● Required action: Transcribe the listing below from its opening line up to and including the line that contains "item,4_1_cts,5_1_grt"; reproduce nothing else.

● Material to process:
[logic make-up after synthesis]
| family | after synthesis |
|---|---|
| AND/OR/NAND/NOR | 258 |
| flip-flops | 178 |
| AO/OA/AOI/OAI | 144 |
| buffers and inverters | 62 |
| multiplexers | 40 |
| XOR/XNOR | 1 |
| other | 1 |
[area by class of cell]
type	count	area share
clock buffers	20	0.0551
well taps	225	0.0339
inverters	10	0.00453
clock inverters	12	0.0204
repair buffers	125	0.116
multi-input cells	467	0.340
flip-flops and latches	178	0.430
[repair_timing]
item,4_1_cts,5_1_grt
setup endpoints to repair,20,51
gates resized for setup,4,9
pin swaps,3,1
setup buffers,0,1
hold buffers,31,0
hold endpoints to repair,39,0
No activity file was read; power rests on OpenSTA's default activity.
**config.mk**
```make
export PLATFORM = sky130hd
export DESIGN_NAME = media_converter_status
export DESIGN_NICKNAME = d
export VERILOG_FILES = /design/src/media_status_pkg.sv /design/src/media_converter_status.sv
export VERILOG_INCLUDE_DIRS = /design/src
export SDC_FILE = /design/constraint.sdc
export NUM_CORES = 1
export LEC_CHECK = 0
export ABC_CLOCK_PERIOD_IN_PS = 5130
export BUFFER_PORTS_ARGS = -buffer_cell sky130_fd_sc_hd__buf_2
export CAP_MARGIN = 40
export CORE_ASPECT_RATIO = 1.4
export CORE_MARGIN = 8
export CORE_UTILIZATION = 40
export CTS_CLUSTER_SIZE = 8
export DETAILED_ROUTE_END_ITERATION = 16
export GPL_ROUTABILITY_DRIVEN = 0
export GPL_TIMING_DRIVEN = 0
export PLACE_DENSITY = 0.61
export SKIP_CTS_REPAIR_TIMING = 1
export SLEW_MARGIN = 5
export SYNTH_ARGS = -nofsm -noshare
export SYNTH_HDL_FRONTEND = slang
export SYNTH_SLANG_ARGS = --single-unit
```
**constraint.sdc**
```tcl
create_clock -name pclk -period 5.13 [get_ports pclk]
set_input_delay 0.2565 -clock pclk [delete_from_list [all_inputs] [get_ports pclk]]
set_output_delay 0.2565 -clock pclk [all_outputs]
set_load 0.03 [all_outputs]
```
**src/media_status_map.svh**
```systemverilog
// offsets, fields, reset values and timing counts of the media converter status block
`ifndef MEDIA_STATUS_MAP_SVH
`define MEDIA_STATUS_MAP_SVH
`define ADDR_W 12
`define REG_CTRL 12'h000
`define REG_STATUS 12'h004
`define REG_IRQ_STATUS 12'h008
`define REG_IRQ_MASK 12'h00c
`define CTRL_ESM_LSB 0
`define CTRL_SPEED_LSB 4
`define CTRL_RESET 32'h0000_0001
`define IRQ_W 4
`define IRQ_MOVED 0
`define IRQ_INVALID 1
`define IRQ_FAULT 2
`define IRQ_LINKUP 3
`define SW_LAST_VALID 4'h3
`define SPEED_100 2'h1
`define CLK_KHZ 25000
`define CLK_PERIOD_NS 40
`define LATENCY_NS 1000
`define LATENCY_CYC ((`LATENCY_NS + `CLK_PERIOD_NS - 1) / `CLK_PERIOD_NS)
`define TICK_MS 50
`define TICK_CYC (`TICK_MS * `CLK_KHZ)
`define TICKS_PER_FRAME 5'h18
`define FLASH_TICKS 5'h04
`endif

```
**src/media_status_pkg.sv**
```systemverilog
// types of the media converter status block
package media_status_pkg;
    typedef struct packed {
        logic valid;
        logic [7:0] data;
    } beat_type;
    typedef enum logic [1:0] {
        MODE_COPPER_TO_TRX = 2'b00,
        MODE_TRX_TO_COPPER = 2'b01,
        MODE_TRX_TO_TRX = 2'b10,
        MODE_ETHERNET = 2'b11
    } mode_type;
    typedef enum logic [1:0] {
        SUP_CAPTURE = 2'b00,
        SUP_INVALID = 2'b01,
        SUP_RUN = 2'b10,
        SUP_MOVED = 2'b11
    } sup_type;
    typedef enum logic [3:0] {
        ESM_INIT = 4'h1,
        ESM_PREOP = 4'h2,
        ESM_BOOT = 4'h3,
        ESM_SAFEOP = 4'h4,
        ESM_OP = 4'h8
    } esm_type;
endpackage : media_status_pkg

```
**src/media_converter_status.sv**
```systemverilog
// status, mode supervision and forwarding of the three-port media converter
//
// How it works
// RULE1: state INIT keeps the run indicator dark.
// RULE2: state PREOP gives a single green flash each frame.
// RULE3: state SAFEOP blinks the run indicator green.
// RULE4: state OP lights the run indicator steady green.
// RULE5: state BOOTSTRAP flickers green, faster than the blink.
// RULE6: switch moved in EtherCAT mode gives steady orange until reset.
// RULE7: switch moved in Ethernet mode gives steady red until reset.
// RULE8: invalid switch at power-on alternates red and green until valid.
// RULE9: copper indicator dark without link, green when linked, blinking on traffic.
// RULE10: switch setting selects forwarding direction or Ethernet operation.
// RULE11: every port forwards with a fixed delay of about one microsecond.
// RULE12: a port with link fault is closed and its traffic looped onward.
// RULE13: EtherCAT mode forces 100 Mbit/s; Ethernet mode takes the set speed.
// RULE14: switch is latched once after reset; later moves only flag mismatch (here a move also stops forwarding on every port).
//
// Decided for this implementation: the register addresses and the APB register port.
`timescale 1ns/1ns
`include "media_status_map.svh"

module media_converter_status
    import media_status_pkg::*;
#(
    parameter int unsigned TICK_CYC = `TICK_CYC
) (
    input wire logic pclk,
    input wire logic presetn,
    input wire logic psel,
    input wire logic penable,
    input wire logic pwrite,
    input wire logic [`ADDR_W-1:0] paddr,
    input wire logic [31:0] pwdata,
    output logic [31:0] prdata,
    output logic pready,
    output logic pslverr,
    input wire logic [3:0] rotary_switch,
    input wire logic [2:0] port_link_up,
    input wire logic copper_activity,
    input wire beat_type copper_port_rx,
    input wire beat_type first_transceiver_port_rx,
    input wire beat_type second_transceiver_port_rx,
    output beat_type copper_port_tx,
    output beat_type first_transceiver_port_tx,
    output beat_type second_transceiver_port_tx,
    output logic [5:0] port_speed,
    output logic run_green,
    output logic run_red,
    output logic link_act_green,
    output logic irq
);
    localparam int unsigned LAT = `LATENCY_CYC;

    // ************************************
    // apb slave and registers
    // ************************************
    logic [31:0] ctrl_reg, ctrl_next;
    logic [31:0] prdata_reg, prdata_next;
    logic pready_reg, pready_next, pslverr_reg, pslverr_next;
    logic [`IRQ_W-1:0] irq_status_reg, irq_status_next, irq_mask_reg, irq_mask_next;
    logic irq_reg, irq_next;
    logic [`IRQ_W-1:0] events;
    logic wr_en, hit;
    logic [31:0] status_word;
    sup_type sup_reg, sup_next;
    mode_type mode_reg, mode_next;
    logic [2:0] link_prev_reg;

    assign wr_en = psel && penable && pready_reg && pwrite;

    always_comb begin
        ctrl_next = ctrl_reg;
        irq_mask_next = irq_mask_reg;
        irq_status_next = irq_status_reg;
        prdata_next = prdata_reg;
        pready_next = 1'b0;
        pslverr_next = 1'b0;
        hit = 1'b1;
        status_word = {24'h0, port_link_up, 1'b0, sup_reg, mode_reg};
        // a setup pending answer comes one cycle into the access phase
        if (psel && penable && !pready_reg) begin
            pready_next = 1'b1;
            case (paddr)
                `REG_CTRL: prdata_next = ctrl_reg;
                `REG_STATUS: prdata_next = status_word;
                `REG_IRQ_STATUS: prdata_next = {28'h0, irq_status_reg};
                `REG_IRQ_MASK: prdata_next = {28'h0, irq_mask_reg};
                default: begin
                    prdata_next = 32'h0;
                    hit = 1'b0;
                end
            endcase
            pslverr_next = !hit;
        end
        if (wr_en) begin
            case (paddr)
                `REG_CTRL: ctrl_next = {26'h0, pwdata[5:0]};
                `REG_IRQ_MASK: irq_mask_next = pwdata[`IRQ_W-1:0];
                `REG_IRQ_STATUS: irq_status_next = irq_status_reg & ~pwdata[`IRQ_W-1:0];
                default: ctrl_next = ctrl_reg;
            endcase
        end
        // an event in the clearing cycle survives
        irq_status_next = irq_status_next | events;
        irq_next = |(irq_status_next & irq_mask_next);
    end

    always_ff @(posedge pclk or negedge presetn) begin
        if (!presetn) begin
            ctrl_reg <= `CTRL_RESET;
            irq_mask_reg <= 4'h0;
            irq_status_reg <= 4'h0;
            prdata_reg <= 32'h0;
            pready_reg <= 1'b0;
            pslverr_reg <= 1'b0;
            irq_reg <= 1'b0;
        end else begin
            ctrl_reg <= ctrl_next;
            irq_mask_reg <= irq_mask_next;
            irq_status_reg <= irq_status_next;
            prdata_reg <= prdata_next;
            pready_reg <= pready_next;
            pslverr_reg <= pslverr_next;
            irq_reg <= irq_next;
        end
    end

    // ************************************
    // rotary switch supervision
    // ************************************
    logic sw_valid;
    assign sw_valid = rotary_switch <= `SW_LAST_VALID;

    always_comb begin
        sup_next = sup_reg;
        mode_next = mode_reg;
        events = 4'h0;
        events[`IRQ_FAULT] = |(link_prev_reg & ~port_link_up);
        events[`IRQ_LINKUP] = port_link_up[0] && !link_prev_reg[0];
        case (sup_reg)
            // RULE14: latch once after reset
            SUP_CAPTURE: begin
                if (sw_valid) begin
                    mode_next = mode_type'(rotary_switch[1:0]);
                    sup_next = SUP_RUN;
                end else begin
                    sup_next = SUP_INVALID;
                    events[`IRQ_INVALID] = 1'b1;
                end
            end
            // RULE8: wait for valid setting
            SUP_INVALID: begin
                if (sw_valid) begin
                    mode_next = mode_type'(rotary_switch[1:0]);
                    sup_next = SUP_RUN;
                end
            end
            // RULE14: a move flags mismatch; SUP_MOVED also stops forwarding
            SUP_RUN: begin
                if (rotary_switch != {2'b00, mode_reg}) begin
                    sup_next = SUP_MOVED;
                    events[`IRQ_MOVED] = 1'b1;
                end
            end
            SUP_MOVED: sup_next = SUP_MOVED;
            default: sup_next = SUP_CAPTURE;
        endcase
    end

    always_ff @(posedge pclk or negedge presetn) begin
        if (!presetn) begin
            sup_reg <= SUP_CAPTURE;
            mode_reg <= MODE_COPPER_TO_TRX;
            link_prev_reg <= 3'b000;
        end else begin
            sup_reg <= sup_next;
            mode_reg <= mode_next;
            link_prev_reg <= port_link_up;
        end
    end

    // ************************************
    // indicator timing
    // ************************************
    logic [31:0] tick_cnt_reg, tick_cnt_next;
    logic [4:0] tick_idx_reg, tick_idx_next;
    logic act_reg, act_next;
    logic run_green_reg, run_green_next, run_red_reg, run_red_next;
    logic la_reg, la_next;
    logic blink_ph, flick_ph, flash_ph;

    assign flick_ph = tick_idx_reg[0];
    assign blink_ph = tick_idx_reg[2];
    assign flash_ph = tick_idx_reg < `FLASH_TICKS;

    always_comb begin
        tick_cnt_next = tick_cnt_reg + 32'h1;
        tick_idx_next = tick_idx_reg;
        if (tick_cnt_reg >= TICK_CYC - 1) begin
            tick_cnt_next = 32'h0;
            tick_idx_next = (tick_idx_reg == `TICKS_PER_FRAME - 5'h1) ? 5'h0 : tick_idx_reg + 5'h1;
        end
        // RULE9: traffic is held until a blink period ends
        act_next = act_reg;
        if (tick_cnt_next == 32'h0 && tick_idx_next[2:0] == 3'h0) begin
            act_next = 1'b0;
        end
        act_next = act_next | copper_activity;
        la_next = !port_link_up[0] ? 1'b0 : (act_reg ? blink_ph : 1'b1);
        run_green_next = 1'b0;
        run_red_next = 1'b0;
        case (sup_reg)
            // RULE8: red and green alternate
            SUP_INVALID: begin
                run_red_next = blink_ph;
                run_green_next = !blink_ph;
            end
            // RULE6: orange, RULE7: red
            SUP_MOVED: begin
                run_red_next = 1'b1;
                run_green_next = mode_reg != MODE_ETHERNET;
            end
            SUP_RUN: begin
                case (esm_type'(ctrl_reg[`CTRL_ESM_LSB +: 4]))
                    // RULE1: init dark
                    ESM_INIT: run_green_next = 1'b0;
                    // RULE2: single flash
                    ESM_PREOP: run_green_next = flash_ph;
                    // RULE3: blinking
                    ESM_SAFEOP: run_green_next = blink_ph;
                    // RULE4: steady green
                    ESM_OP: run_green_next = 1'b1;
                    // RULE5: flicker
                    ESM_BOOT: run_green_next = flick_ph;
                    default: run_green_next = 1'b0;
                endcase
            end
            default: run_green_next = 1'b0;
        endcase
    end

    always_ff @(posedge pclk or negedge presetn) begin
        if (!presetn) begin
            tick_cnt_reg <= 32'h0;
            tick_idx_reg <= 5'h0;
            act_reg <= 1'b0;
            la_reg <= 1'b0;
            run_green_reg <= 1'b0;
            run_red_reg <= 1'b0;
        end else begin
            tick_cnt_reg <= tick_cnt_next;
            tick_idx_reg <= tick_idx_next;
            act_reg <= act_next;
            la_reg <= la_next;
            run_green_reg <= run_green_next;
            run_red_reg <= run_red_next;
        end
    end

    // ************************************
    // forwarding
    // ************************************
    // ring successor of each port; index 0 copper, 1 first, 2 second
    function automatic logic [1:0] succ(input mode_type m, input logic [1:0] p);
        logic [1:0] r;
        r = 2'd0;
        case (m)
            MODE_TRX_TO_COPPER: r = (p == 2'd0) ? 2'd2 : ((p == 2'd2) ? 2'd1 : 2'd0);
            MODE_TRX_TO_TRX: r = (p == 2'd1) ? 2'd2 : ((p == 2'd2) ? 2'd0 : 2'd1);
            default: r = (p == 2'd2) ? 2'd0 : p + 2'd1;
        endcase
        return r;
    endfunction : succ

    beat_type rx [3];
    beat_type fwd [3];
    logic [1:0] dest [3];
    logic [1:0] speed_reg [3];
    logic [1:0] speed_next [3];
    assign rx[0] = copper_port_rx;
    assign rx[1] = first_transceiver_port_rx;
    assign rx[2] = second_transceiver_port_rx;

    always_comb begin
        for (int p = 0; p < 3; p++) begin
            // RULE10: direction from latched mode
            dest[p] = succ(mode_reg, 2'(p));
            // RULE12: skip a closed port, else loop back
            if (!port_link_up[dest[p]]) begin
                dest[p] = succ(mode_reg, dest[p]);
            end
            if (!port_link_up[dest[p]]) begin
                dest[p] = 2'(p);
            end
        end
        for (int o = 0; o < 3; o++) begin
            fwd[o] = '0;
            for (int p = 0; p < 3; p++) begin
                if (dest[p] == 2'(o) && port_link_up[p] && sup_reg == SUP_RUN) begin
                    fwd[o] = fwd[o] | rx[p];
                end
            end
        end
    end

    genvar g;
    generate
        for (g = 0; g < 3; g++) begin : g_port
            beat_type dly_reg [LAT];
            beat_type dly_next [LAT];
            always_comb begin
                // RULE11: fixed delay line
                dly_next[0] = fwd[g];
                for (int i = 1; i < LAT; i++) begin
                    dly_next[i] = dly_reg[i-1];
                end
                // RULE13: EtherCAT pinned at 100 Mbit/s
                speed_next[g] = (mode_reg == MODE_ETHERNET) ? ctrl_reg[`CTRL_SPEED_LSB +: 2]
                                                           : `SPEED_100;
            end
            always_ff @(posedge pclk or negedge presetn) begin
                if (!presetn) begin
                    for (int i = 0; i < LAT; i++) begin
                        dly_reg[i] <= '0;
                    end
                    speed_reg[g] <= `SPEED_100;
                end else begin
                    dly_reg <= dly_next;
                    speed_reg[g] <= speed_next[g];
                end
            end
        end
    endgenerate

    assign copper_port_tx = g_port[0].dly_reg[LAT-1];
    assign first_transceiver_port_tx = g_port[1].dly_reg[LAT-1];
    assign second_transceiver_port_tx = g_port[2].dly_reg[LAT-1];
    assign port_speed = {speed_reg[2], speed_reg[1], speed_reg[0]};
    assign prdata = prdata_reg;
    assign pready = pready_reg;
    assign pslverr = pslverr_reg;
    assign irq = irq_reg;
    assign run_green = run_green_reg;
    assign run_red = run_red_reg;
    assign link_act_green = la_reg;
endmodule : media_converter_status

```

● Exercise output:
[logic make-up after synthesis]
| family | after synthesis |
|---|---|
| AND/OR/NAND/NOR | 258 |
| flip-flops | 178 |
| AO/OA/AOI/OAI | 144 |
| buffers and inverters | 62 |
| multiplexers | 40 |
| XOR/XNOR | 1 |
| other | 1 |
[area by class of cell]
type	count	area share
clock buffers	20	0.0551
well taps	225	0.0339
inverters	10	0.00453
clock inverters	12	0.0204
repair buffers	125	0.116
multi-input cells	467	0.340
flip-flops and latches	178	0.430
[repair_timing]
item,4_1_cts,5_1_grt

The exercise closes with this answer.